Aschenbach, in un primo momento, si rifiuta di riconoscere la sua
omosessualità, l’attrazione erotica che prova nei confronti di quel ragazzo,
non vuole ammettere a se stesso il fuoco interiore che lo divora; attribuisce a
quel suo sentimento un puro richiamo estetico e contemplativo, persuadendosi che la sensazione di benessere che prova
osservando quella “visione divina” è
simile al piacere che si verifica quando si crea un’opera d’arte o quando ci si
trova dinanzi ad un capolavoro architettonico. Insomma il bellissimo Tadzio è
un’opera d’arte vivente, una scultura che cammina e come tale lui l’ammira. Ma queste
deboli scuse a difesa della sua stima personale e professionale, della sua
intransigenza morale, in breve tempo crollano: l’anziano letterato, innamorato
follemente dell’efebico ragazzo, finisce per favorire i suoi istinti deliranti,
la sua ebbrezza sensuale e - pur di carpire un suo sguardo fugace – si trucca e
si tinge i capelli per sembrare più giovane ai suoi occhi, lo pedina
furtivamente, lo spia, lo insegue, si apposta per vederlo passare, lo cerca accaldato
ed esausto per i vicoli di una Venezia oppressa dal caldo e dal contagio della
peste che incombe….insomma, si copre di ridicolo, pur di attirare la sua
attenzione, in un esasperato crescendo di cupa e autodistruttiva attrazione
morbosa…”poiché la passione soffoca il
discernimento e s’abbandona in buona fede a piaceri che la sana ragione
giudicherebbe ridicoli o rifiuterebbe con fastidio”.
“La morte a Venezia” è un’opera letteraria di rara bellezza: elegante,
delicata e malinconica si presta a innumerevoli chiavi di lettura.

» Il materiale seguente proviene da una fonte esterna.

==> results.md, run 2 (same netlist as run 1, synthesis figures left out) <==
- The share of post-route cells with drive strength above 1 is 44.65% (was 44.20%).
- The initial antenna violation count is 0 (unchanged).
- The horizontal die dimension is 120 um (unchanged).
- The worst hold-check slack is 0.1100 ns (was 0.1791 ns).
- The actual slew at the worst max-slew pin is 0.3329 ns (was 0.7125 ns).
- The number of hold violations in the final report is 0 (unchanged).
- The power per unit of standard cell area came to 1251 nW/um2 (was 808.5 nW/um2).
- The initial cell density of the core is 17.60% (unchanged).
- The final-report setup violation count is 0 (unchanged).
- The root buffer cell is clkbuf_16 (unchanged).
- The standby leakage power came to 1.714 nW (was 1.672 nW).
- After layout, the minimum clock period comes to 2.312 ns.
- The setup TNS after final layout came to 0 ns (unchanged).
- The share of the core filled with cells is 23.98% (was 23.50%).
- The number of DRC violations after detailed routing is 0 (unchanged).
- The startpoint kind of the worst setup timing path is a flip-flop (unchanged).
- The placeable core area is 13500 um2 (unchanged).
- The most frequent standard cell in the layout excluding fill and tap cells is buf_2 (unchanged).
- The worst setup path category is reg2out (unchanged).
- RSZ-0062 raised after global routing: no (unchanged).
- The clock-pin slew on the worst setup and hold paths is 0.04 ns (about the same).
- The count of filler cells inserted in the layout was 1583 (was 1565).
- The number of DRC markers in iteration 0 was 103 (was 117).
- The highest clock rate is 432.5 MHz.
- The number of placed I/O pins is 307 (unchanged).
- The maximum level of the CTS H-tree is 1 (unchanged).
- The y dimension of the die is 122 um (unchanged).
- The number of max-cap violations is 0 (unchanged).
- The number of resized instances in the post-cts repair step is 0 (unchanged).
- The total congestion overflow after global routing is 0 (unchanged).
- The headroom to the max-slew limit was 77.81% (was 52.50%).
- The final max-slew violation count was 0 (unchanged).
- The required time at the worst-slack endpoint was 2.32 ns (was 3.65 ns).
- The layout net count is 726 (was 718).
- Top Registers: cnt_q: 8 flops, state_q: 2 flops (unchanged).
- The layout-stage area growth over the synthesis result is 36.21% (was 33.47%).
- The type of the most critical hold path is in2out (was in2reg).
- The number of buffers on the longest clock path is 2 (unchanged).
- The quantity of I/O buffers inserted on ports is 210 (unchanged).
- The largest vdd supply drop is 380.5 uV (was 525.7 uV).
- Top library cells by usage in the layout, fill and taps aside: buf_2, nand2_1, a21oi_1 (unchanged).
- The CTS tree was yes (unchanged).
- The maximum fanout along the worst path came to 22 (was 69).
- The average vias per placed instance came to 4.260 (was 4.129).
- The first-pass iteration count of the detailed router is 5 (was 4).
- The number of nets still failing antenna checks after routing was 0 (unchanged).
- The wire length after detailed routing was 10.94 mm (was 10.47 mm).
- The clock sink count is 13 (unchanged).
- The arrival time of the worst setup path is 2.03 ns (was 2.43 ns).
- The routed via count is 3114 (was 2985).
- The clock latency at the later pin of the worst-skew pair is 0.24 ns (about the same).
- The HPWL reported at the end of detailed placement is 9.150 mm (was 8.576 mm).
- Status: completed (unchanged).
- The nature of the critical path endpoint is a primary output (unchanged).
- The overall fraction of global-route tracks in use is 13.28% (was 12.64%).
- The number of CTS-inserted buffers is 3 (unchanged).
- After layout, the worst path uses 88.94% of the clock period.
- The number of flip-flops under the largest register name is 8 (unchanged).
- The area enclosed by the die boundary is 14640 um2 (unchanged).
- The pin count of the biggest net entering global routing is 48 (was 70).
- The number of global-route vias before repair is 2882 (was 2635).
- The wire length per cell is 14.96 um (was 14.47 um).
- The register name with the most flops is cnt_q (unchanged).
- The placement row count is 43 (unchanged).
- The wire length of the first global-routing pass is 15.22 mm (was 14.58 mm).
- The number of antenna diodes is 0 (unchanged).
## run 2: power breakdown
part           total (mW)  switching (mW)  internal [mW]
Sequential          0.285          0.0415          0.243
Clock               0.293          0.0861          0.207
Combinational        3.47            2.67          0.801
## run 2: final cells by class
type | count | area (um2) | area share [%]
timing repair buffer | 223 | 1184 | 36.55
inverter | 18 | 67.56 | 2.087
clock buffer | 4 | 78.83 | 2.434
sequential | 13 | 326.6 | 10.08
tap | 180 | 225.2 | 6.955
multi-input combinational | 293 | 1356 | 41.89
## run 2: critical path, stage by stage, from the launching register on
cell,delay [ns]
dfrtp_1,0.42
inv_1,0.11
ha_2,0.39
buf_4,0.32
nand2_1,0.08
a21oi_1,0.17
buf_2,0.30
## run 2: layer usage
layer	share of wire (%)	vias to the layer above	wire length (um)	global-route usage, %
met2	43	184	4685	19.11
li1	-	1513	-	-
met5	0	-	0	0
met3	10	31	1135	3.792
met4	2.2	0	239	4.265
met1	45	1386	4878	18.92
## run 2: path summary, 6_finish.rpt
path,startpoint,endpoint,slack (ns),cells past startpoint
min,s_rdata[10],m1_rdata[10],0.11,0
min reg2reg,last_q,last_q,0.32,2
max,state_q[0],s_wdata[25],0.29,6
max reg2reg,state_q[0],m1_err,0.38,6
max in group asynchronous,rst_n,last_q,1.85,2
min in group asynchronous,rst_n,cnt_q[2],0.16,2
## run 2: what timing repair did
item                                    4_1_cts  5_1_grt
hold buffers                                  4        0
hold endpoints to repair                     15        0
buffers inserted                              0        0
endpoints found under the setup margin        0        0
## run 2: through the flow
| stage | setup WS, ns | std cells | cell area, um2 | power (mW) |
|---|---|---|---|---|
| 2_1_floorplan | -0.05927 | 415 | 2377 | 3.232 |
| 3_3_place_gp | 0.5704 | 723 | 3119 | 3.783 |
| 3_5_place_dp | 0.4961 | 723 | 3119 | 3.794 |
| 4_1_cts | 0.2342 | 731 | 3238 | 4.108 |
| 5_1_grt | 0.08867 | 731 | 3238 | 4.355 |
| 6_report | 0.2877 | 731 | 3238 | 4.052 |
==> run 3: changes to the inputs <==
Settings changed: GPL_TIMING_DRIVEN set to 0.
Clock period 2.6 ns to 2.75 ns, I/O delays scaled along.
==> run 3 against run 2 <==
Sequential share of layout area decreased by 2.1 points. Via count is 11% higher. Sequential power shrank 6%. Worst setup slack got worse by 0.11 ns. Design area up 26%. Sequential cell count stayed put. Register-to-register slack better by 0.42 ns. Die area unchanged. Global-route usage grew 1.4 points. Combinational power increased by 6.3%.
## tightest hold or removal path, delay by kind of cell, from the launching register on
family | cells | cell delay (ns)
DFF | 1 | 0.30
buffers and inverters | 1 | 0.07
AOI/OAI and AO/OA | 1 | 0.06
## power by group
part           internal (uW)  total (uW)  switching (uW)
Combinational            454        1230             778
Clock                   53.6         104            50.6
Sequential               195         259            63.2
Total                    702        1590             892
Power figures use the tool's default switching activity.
### config.mk
export PLATFORM = sky130hd
export DESIGN_NAME = ula_branch_stage
export DESIGN_NICKNAME = d
export VERILOG_FILES = /design/src/rtl/ula_branch_stage_pkg.sv /design/src/rtl/ula_branch_stage_branch_cond.sv /design/src/rtl/ula_branch_stage.sv
export SDC_FILE = /design/constraint.sdc
export NUM_CORES = 1
export LEC_CHECK = 0
export ABC_AREA = 1
export CAP_MARGIN = 20
export CELL_PAD_IN_SITES_DETAIL_PLACEMENT = 1
export CELL_PAD_IN_SITES_GLOBAL_PLACEMENT = 2
export CORE_UTILIZATION = 25
export CTS_BUF_LIST = sky130_fd_sc_hd__clkbuf_8
export DETAILED_ROUTE_END_ITERATION = 16
export PLACE_DENSITY_LB_ADDON = 0.1
export RECOVER_POWER = 100
export SETUP_SLACK_MARGIN = 0.05
export SYNTH_ARGS = -nofsm -noshare
export SYNTH_HDL_FRONTEND = slang
export SYNTH_SLANG_ARGS = --single-unit
### constraint.sdc
create_clock -name clk -period 6.7 [get_ports clk]
set_input_delay 1.34 -clock clk [delete_from_list [all_inputs] [get_ports clk]]
set_output_delay 1.34 -clock clk [all_outputs]
set_load 0.01 [all_outputs]
### src/rtl/ula_branch_stage_pkg.sv
// Shared definitions for the ULA branch stage: branch codes, flag indices and the buffered payload.
package ula_branch_stage_pkg;

  localparam logic [2:0] F3_BEQ = 3'b000;
  localparam logic [2:0] F3_BNE = 3'b001;
  localparam logic [2:0] F3_BLT = 3'b100;
  localparam logic [2:0] F3_BGE = 3'b101;

  localparam int unsigned FLAG_EQ   = 0;
  localparam int unsigned FLAG_MSB  = 1;
  localparam int unsigned FLAG_OVF  = 2;
  localparam int unsigned FLAG_ZERO = 3;

  // Payload holds results up to MAX_XLEN bits; narrower stages zero-extend into it.
  localparam int unsigned MAX_XLEN = 64;

  typedef struct packed {
    logic [MAX_XLEN-1:0] result;
    logic [4:0]          rd;
    logic                reg_write;
  } payload_t;

endpackage

### src/rtl/ula_branch_stage_branch_cond.sv
// Combinational branch condition decode from ULA flags and funct3.
module branch_cond
  import ula_branch_stage_pkg::*;
(
  input  logic [3:0] flags,
  input  logic [2:0] funct3,
  output logic       taken,
  output logic       illegal
);

  logic unused_zero_flag;
  assign unused_zero_flag = flags[FLAG_ZERO];

  always_comb begin
    taken   = 1'b0;
    illegal = 1'b0;
    case (funct3)
      F3_BEQ:  taken = flags[FLAG_EQ];
      F3_BNE:  taken = ~flags[FLAG_EQ];
      F3_BLT:  taken = flags[FLAG_MSB] ^ flags[FLAG_OVF];
      F3_BGE:  taken = ~(flags[FLAG_MSB] ^ flags[FLAG_OVF]);
      default: illegal = 1'b1;
    endcase
  end

endmodule

### src/rtl/ula_branch_stage.sv
// EX->MEM stage: 2-entry FIFO (head + skid) with branch resolution and one-cycle redirect pulse.
module ula_branch_stage
  import ula_branch_stage_pkg::*;
#(
  parameter int unsigned XLEN = 64
) (
  input  logic            clk,
  input  logic            reset,
  input  logic            in_valid,
  output logic            in_ready,
  input  logic [XLEN-1:0] in_result,
  input  logic [3:0]      in_flags,
  input  logic            in_is_branch,
  input  logic [2:0]      in_funct3,
  input  logic [XLEN-1:0] in_pc,
  input  logic [XLEN-1:0] in_imm,
  input  logic [4:0]      in_rd,
  input  logic            in_reg_write,
  input  logic            flush,
  output logic            out_valid,
  input  logic            out_ready,
  output logic [XLEN-1:0] out_result,
  output logic [4:0]      out_rd,
  output logic            out_reg_write,
  output logic            redirect,
  output logic [XLEN-1:0] redirect_pc,
  output logic            br_illegal
);

  payload_t        head_q, head_d, tail_q, tail_d, in_payload;
  logic [1:0]      count_q, count_d;
  logic            in_ready_q;
  logic            redirect_q, redirect_d;
  logic            br_illegal_q, br_illegal_d;
  logic [XLEN-1:0] redirect_pc_q, redirect_pc_d;
  logic            cond_taken, cond_illegal;
  logic            push, pop;

  branch_cond u_branch_cond (
    .flags   (in_flags),
    .funct3  (in_funct3),
    .taken   (cond_taken),
    .illegal (cond_illegal)
  );

  always_comb begin
    in_payload.result    = MAX_XLEN'(in_result);
    in_payload.rd        = in_rd;
    in_payload.reg_write = in_reg_write & ~in_is_branch;

    // A flushed handshake never enters the FIFO nor raises a pulse.
    push = in_valid & in_ready_q & ~flush;
    pop  = (count_q != 2'd0) & out_ready;

    head_d  = head_q;
    tail_d  = tail_q;
    count_d = count_q;
    if (flush) begin
      count_d = 2'd0;
    end else begin
      unique case ({push, pop})
        2'b10: begin
          if (count_q == 2'd0) head_d = in_payload;
          else                 tail_d = in_payload;
          count_d = count_q + 2'd1;
        end
        2'b01: begin
          head_d  = tail_q;
          count_d = count_q - 2'd1;
        end
        2'b11: begin
          if (count_q == 2'd1) begin
            head_d = in_payload;
          end else begin
            head_d = tail_q;
            tail_d = in_payload;
          end
        end
        default: ;
      endcase
    end

    redirect_d    = push & in_is_branch & cond_taken;
    br_illegal_d  = push & in_is_branch & cond_illegal;
    redirect_pc_d = redirect_d ? (in_pc + in_imm) : redirect_pc_q;
  end

  always_ff @(posedge clk or posedge reset) begin
    if (reset) begin
      head_q        <= '0;
      tail_q        <= '0;
      count_q       <= 2'd0;
      in_ready_q    <= 1'b1;
      redirect_q    <= 1'b0;
      br_illegal_q  <= 1'b0;
      redirect_pc_q <= '0;
    end else begin
      head_q        <= head_d;
      tail_q        <= tail_d;
      count_q       <= count_d;
      in_ready_q    <= (count_d != 2'd2);
      redirect_q    <= redirect_d;
      br_illegal_q  <= br_illegal_d;
      redirect_pc_q <= redirect_pc_d;
    end
  end

  assign in_ready      = in_ready_q;
  assign out_valid     = (count_q != 2'd0);
  assign out_result    = head_q.result[XLEN-1:0];
  assign out_rd        = head_q.rd;
  assign out_reg_write = head_q.reg_write;
  assign redirect      = redirect_q;
  assign redirect_pc   = redirect_pc_q;
  assign br_illegal    = br_illegal_q;

endmodule

== Word-level counts from Yosys, hierarchy flattened ==
Cells that the tools add are included.

* Bits in registers: 209
* Bits of input ports: 211
* Output and inout port bits: 138

* Add/subtract/negate cells: 3
* Eq/ne operators: 11
* Mux-type cells: 10
* Bitwise logic cells: 12
* Reductions and logical operators: 8

{| class="wikitable"
|+ Operator list
! operator !! number
|-
| 2-to-1 mux 70 bit || 4
|-
| one-hot mux 70 bit (3 select lines) || 1
|-
| one-hot mux 70 bit (2 select lines) || 1
|-
| adder 64 bit || 1
|-
| != test 2 bit (second input constant) || 4
|-
| AND 1 bit || 7
|-
| equality test 3 bit (second input constant) || 2
|-
| equality test 2 x 1 -> 1 bit (second input constant) || 2
|-
| equality test 2 bit (second input constant) || 2
|-
| inverter 1 bit || 4
|-
| one-hot mux 1 bit (4 select lines) || 1
|-
| one-hot mux 2 bit (2 select lines) || 1
|-
| AND reduction 4 bit || 1
|-
| nonzero test 2 bit || 2
|-
| OR reduction 4 bit || 1
|-
| equality test 3 x 1 -> 1 bit (second input constant) || 1
|-
| zero test 3 bit || 1
|-
| AND reduction 3 bit || 1
|-
| nonzero test 3 bit || 1
|-
| adder 2 x 1 -> 2 bit (second input constant) || 1
|-
| zero test 2 bit || 1
|-
| 2-to-1 mux 2 bit || 1
|-
| subtractor 2 x 1 -> 2 bit (second input constant) || 1
|-
| 2-to-1 mux 1 bit || 1
|-
| XOR 1 bit || 1
|}

== Longest topological paths before layout ==
Gate-level depths: netlist (run 1).

* Depth after elaboration: 6
* Mapped depth: 16
* Gate-level depth less buffers: 16

== Cells and area by module ==
From an unflattened synthesis (run 1), not the netlist that was laid out.

* Cells, all modules: 2145
* Area total of the unflattened synthesis: 14508.9 µm²

{| class="wikitable"
|+ Modules (own cells, without submodules)
! module !! times used !! cells each !! area each (µm²) !! sequential area each (µm²)
|-
| ula_branch_stage || 1 || 2122 || 14415.1 || 5231.3
|-
| branch_cond || 1 || 23 || 93.8 || 0.0
|}

== Worst setup path after synthesis (run 1) ==
OpenSTA, ideal clock, no wires.

* Kind: in2reg
* From: input port in_pc[0]
* To: register redirect_pc_q[56], in the netlist redirect_pc[56]
* Setup time: 117 ps
* Arrival: 2845 ps
* Setup slack: 3738 ps
* Cell stages on the path: 12
* Buffers on the path: 0
* Cell sequence: ha_1 > fa_1 > nand3_1 > nand3_1 > nand2_1 > nand2_1 > nand3_1 > nand3_1 > nand2_1 > nand3_1 > nand3_1 > nand2_1

* Cells in the longest elaborated chain, start to end: 1

{| class="wikitable"
|+ RTL lines
! element !! line !! text
|-
| start: declaration || ula_branch_stage.sv:15 || <nowiki>input logic [XLEN-1:0] in_pc,</nowiki>
|-
| adder 64 bit || ula_branch_stage.sv:85 || <nowiki>redirect_pc_d = redirect_d ? (in_pc + in_imm) : redirect_pc_q;</nowiki>
|-
| end signal: assignment || ula_branch_stage.sv:104 || <nowiki>redirect_pc_q <= redirect_pc_d;</nowiki>
|-
| end: declaration || ula_branch_stage.sv:35 || <nowiki>logic [XLEN-1:0] redirect_pc_q, redirect_pc_d;</nowiki>
|}

Every way passes these cells.
A chain may end at the register's enable or synchronous reset.
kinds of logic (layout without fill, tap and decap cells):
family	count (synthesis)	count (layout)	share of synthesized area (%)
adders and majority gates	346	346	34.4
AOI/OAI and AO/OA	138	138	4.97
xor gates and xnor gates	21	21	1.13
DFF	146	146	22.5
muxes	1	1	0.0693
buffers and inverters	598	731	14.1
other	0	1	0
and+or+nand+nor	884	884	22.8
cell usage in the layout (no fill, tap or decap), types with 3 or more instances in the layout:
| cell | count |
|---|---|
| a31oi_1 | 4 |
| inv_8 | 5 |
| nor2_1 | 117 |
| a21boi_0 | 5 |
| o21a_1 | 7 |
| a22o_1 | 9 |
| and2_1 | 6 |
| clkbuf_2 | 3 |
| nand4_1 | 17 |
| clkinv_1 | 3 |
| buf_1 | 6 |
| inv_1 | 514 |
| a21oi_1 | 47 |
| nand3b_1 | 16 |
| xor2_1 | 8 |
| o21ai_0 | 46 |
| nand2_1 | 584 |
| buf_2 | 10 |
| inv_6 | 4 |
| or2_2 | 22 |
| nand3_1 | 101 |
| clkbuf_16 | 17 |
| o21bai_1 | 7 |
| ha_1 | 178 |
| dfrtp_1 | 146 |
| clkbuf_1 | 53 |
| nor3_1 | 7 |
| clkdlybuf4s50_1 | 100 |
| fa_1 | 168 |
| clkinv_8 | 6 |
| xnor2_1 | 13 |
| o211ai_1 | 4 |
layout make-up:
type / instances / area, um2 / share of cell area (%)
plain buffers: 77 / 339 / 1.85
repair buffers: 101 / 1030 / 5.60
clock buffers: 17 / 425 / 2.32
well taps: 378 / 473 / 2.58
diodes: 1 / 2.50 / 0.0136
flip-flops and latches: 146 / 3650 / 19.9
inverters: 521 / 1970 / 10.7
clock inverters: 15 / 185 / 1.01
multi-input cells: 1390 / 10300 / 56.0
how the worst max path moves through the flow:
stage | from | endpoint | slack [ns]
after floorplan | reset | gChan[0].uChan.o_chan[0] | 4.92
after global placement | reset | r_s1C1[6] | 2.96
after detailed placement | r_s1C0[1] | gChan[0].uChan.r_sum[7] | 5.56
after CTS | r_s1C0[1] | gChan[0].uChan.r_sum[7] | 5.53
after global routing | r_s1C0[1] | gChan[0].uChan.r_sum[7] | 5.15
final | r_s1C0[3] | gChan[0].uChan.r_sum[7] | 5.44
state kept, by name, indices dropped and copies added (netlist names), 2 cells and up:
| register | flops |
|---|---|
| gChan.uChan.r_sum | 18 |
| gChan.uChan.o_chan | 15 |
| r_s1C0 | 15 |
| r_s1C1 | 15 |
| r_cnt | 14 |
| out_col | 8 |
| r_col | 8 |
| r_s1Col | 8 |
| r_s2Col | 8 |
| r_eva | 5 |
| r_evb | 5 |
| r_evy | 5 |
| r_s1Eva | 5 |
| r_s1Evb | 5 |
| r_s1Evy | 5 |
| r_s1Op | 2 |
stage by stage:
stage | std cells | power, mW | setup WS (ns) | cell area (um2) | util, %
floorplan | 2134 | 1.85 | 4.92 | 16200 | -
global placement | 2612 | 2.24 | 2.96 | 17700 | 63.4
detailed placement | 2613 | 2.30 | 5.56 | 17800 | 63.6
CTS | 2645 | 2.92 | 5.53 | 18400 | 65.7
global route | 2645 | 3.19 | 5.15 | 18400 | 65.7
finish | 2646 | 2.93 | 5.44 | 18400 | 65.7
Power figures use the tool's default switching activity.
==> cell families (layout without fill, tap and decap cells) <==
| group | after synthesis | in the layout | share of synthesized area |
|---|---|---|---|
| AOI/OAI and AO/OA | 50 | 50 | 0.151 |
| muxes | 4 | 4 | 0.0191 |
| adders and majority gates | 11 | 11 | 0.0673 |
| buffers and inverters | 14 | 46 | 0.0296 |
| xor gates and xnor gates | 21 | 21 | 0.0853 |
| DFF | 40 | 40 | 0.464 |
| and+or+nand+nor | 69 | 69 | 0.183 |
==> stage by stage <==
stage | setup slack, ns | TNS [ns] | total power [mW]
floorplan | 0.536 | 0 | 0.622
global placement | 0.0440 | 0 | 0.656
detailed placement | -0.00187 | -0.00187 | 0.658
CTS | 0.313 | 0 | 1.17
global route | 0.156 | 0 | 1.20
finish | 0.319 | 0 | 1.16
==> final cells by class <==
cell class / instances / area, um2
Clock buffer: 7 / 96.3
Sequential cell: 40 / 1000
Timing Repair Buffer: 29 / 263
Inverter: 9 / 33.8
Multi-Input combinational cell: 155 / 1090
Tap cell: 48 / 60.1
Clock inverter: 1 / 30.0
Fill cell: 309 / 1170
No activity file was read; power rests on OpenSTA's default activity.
## src/rtl/if_prefetch_unit.sv

```systemverilog
// Instruction-fetch unit: issues single-beat Wishbone reads ahead of decode
// and buffers the returned words in a small prefetch FIFO. A redirect flushes
// the FIFO and restarts fetch; any read still in flight is drained and dropped.
module if_prefetch_unit #(
  parameter int unsigned          ADDR_WIDTH = 32,
  parameter int unsigned          DATA_WIDTH = 32,
  parameter logic [ADDR_WIDTH-1:0] RESET_PC  = 32'h8000_0000,
  parameter int unsigned          FIFO_DEPTH = 4
) (
  input  logic                    clk,
  input  logic                    reset_n,
  input  logic                    redirect_valid_i,
  input  logic [ADDR_WIDTH-1:0]   redirect_pc_i,
  output logic                    inst_valid_o,
  output logic [DATA_WIDTH-1:0]   inst_o,
  output logic [ADDR_WIDTH-1:0]   inst_pc_o,
  output logic                    inst_err_o,
  input  logic                    inst_ready_i,
  output logic                    wb_cyc_o,
  output logic                    wb_stb_o,
  input  logic                    wb_ack_i,
  input  logic                    wb_err_i,
  output logic [ADDR_WIDTH-1:0]   wb_adr_o,
  output logic [DATA_WIDTH-1:0]   wb_dat_o,
  input  logic [DATA_WIDTH-1:0]   wb_dat_i,
  output logic [DATA_WIDTH/8-1:0] wb_sel_o,
  output logic                    wb_we_o
);

  localparam int unsigned PW = (FIFO_DEPTH > 1) ? $clog2(FIFO_DEPTH) : 1;
  localparam logic [PW:0] DEPTH_C = (PW+1)'(FIFO_DEPTH);

  typedef struct packed {
    logic                  err;
    logic [ADDR_WIDTH-1:0] pc;
    logic [DATA_WIDTH-1:0] data;
  } entry_t;

  typedef enum logic [1:0] {IDLE, REQ, DRAIN, HALT} state_t;

  state_t                state;
  logic                  req;
  logic [ADDR_WIDTH-1:0] adr;
  logic [ADDR_WIDTH-1:0] fetch_pc;

  entry_t                mem [FIFO_DEPTH];
  logic [PW-1:0]         rd_ptr, wr_ptr;
  logic [PW:0]           count;

  logic                  term, push, pop, slot_free;
  logic [PW:0]           cnt_after;
  entry_t                push_ent, head;
  logic [ADDR_WIDTH-1:0] redir_pc;
  logic                  unused_redir_lsb;

  assign unused_redir_lsb = ^redirect_pc_i[1:0];
  assign redir_pc         = {redirect_pc_i[ADDR_WIDTH-1:2], 2'b00};

  // Handshake decode: termination of the outstanding read, FIFO push/pop and
  // whether a slot remains free once this cycle's push/pop has happened.
  always_comb begin
    term      = req & (wb_ack_i | wb_err_i);
    push      = (state == REQ) & term & ~redirect_valid_i;
    pop       = inst_valid_o & inst_ready_i & ~redirect_valid_i;
    cnt_after = count + {{PW{1'b0}}, push} - {{PW{1'b0}}, pop};
    slot_free = cnt_after < DEPTH_C;
    push_ent  = '0;
    push_ent.pc = adr;
    if (wb_err_i) push_ent.err = 1'b1;
    else          push_ent.data = wb_dat_i;
  end

  // Prefetch FIFO storage; a redirect empties it and wins over push/pop.
  always_ff @(posedge clk or negedge reset_n) begin
    if (!reset_n) begin
      rd_ptr <= '0;
      wr_ptr <= '0;
      count  <= '0;
      for (int i = 0; i < FIFO_DEPTH; i++) mem[i] <= '0;
    end else if (redirect_valid_i) begin
      rd_ptr <= '0;
      wr_ptr <= '0;
      count  <= '0;
    end else begin
      if (push) begin
        mem[wr_ptr] <= push_ent;
        wr_ptr      <= wr_ptr + 1'b1;
      end
      if (pop) rd_ptr <= rd_ptr + 1'b1;
      count <= cnt_after;
    end
  end

  // Fetch FSM: owns the bus request registers and the next fetch address.
  always_ff @(posedge clk or negedge reset_n) begin
    if (!reset_n) begin
      state    <= IDLE;
      req      <= 1'b0;
      adr      <= RESET_PC;
      fetch_pc <= RESET_PC;
    end else if (redirect_valid_i) begin
      fetch_pc <= redir_pc;
      if (req && !term) begin
        state <= DRAIN;            // keep cyc/stb/adr until the slave answers
      end else begin
        state <= IDLE;
        req   <= 1'b0;
      end
    end else begin
      case (state)
        IDLE: if (slot_free) begin
          req   <= 1'b1;
          adr   <= fetch_pc;
          state <= REQ;
        end
        REQ: if (wb_err_i) begin
          req   <= 1'b0;
          state <= HALT;
        end else if (wb_ack_i) begin
          fetch_pc <= adr + ADDR_WIDTH'(4);
          if (slot_free) begin
            adr <= adr + ADDR_WIDTH'(4);   // back-to-back, no idle cycle
          end else begin
            req   <= 1'b0;
            state <= IDLE;
          end
        end
        DRAIN: if (term) begin
          req   <= 1'b0;
          state <= IDLE;
        end
        default: ;                 // HALT: wait for a redirect
      endcase
    end
  end

  assign head         = mem[rd_ptr];
  assign inst_valid_o = (count != '0);
  assign inst_o       = inst_valid_o ? head.data : '0;
  assign inst_pc_o    = inst_valid_o ? head.pc   : '0;
  assign inst_err_o   = inst_valid_o & head.err;

  assign wb_cyc_o = req;
  assign wb_stb_o = req;
  assign wb_adr_o = adr;
  assign wb_sel_o = {(DATA_WIDTH/8){req}};
  assign wb_dat_o = '0;
  assign wb_we_o  = 1'b0;

endmodule

```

In essa
troviamo le più straordinarie riflessioni sull’arte e sull’idea della bellezza;
vi troviamo la passione che tutto travolge e il tempo che passa lasciando i
suoi segni; vi troviamo la malattia e la morte, che si fondono in un connubio
fatale con la bellezza. Il tutto amalgamato in una Venezia distante e decadente,
con le sue calli anguste e la sua laguna torbida, popolata da figure di
contorno inquietanti, alle prese con un’epidemia che miete vittime e che le
autorità cercano di nascondere per non diffondere allarmismi. Thomas Mann ci spinge -
con la sua prosa colta e raffinata - a tollerare un uomo che oggi verrebbe
classificato come pedofilo, ci fa schierare a favore di un personaggio come Aschenbach nonostante i suoi immorali e indegni propositi. Solo la grande letteratura riesce a fare questi miracoli.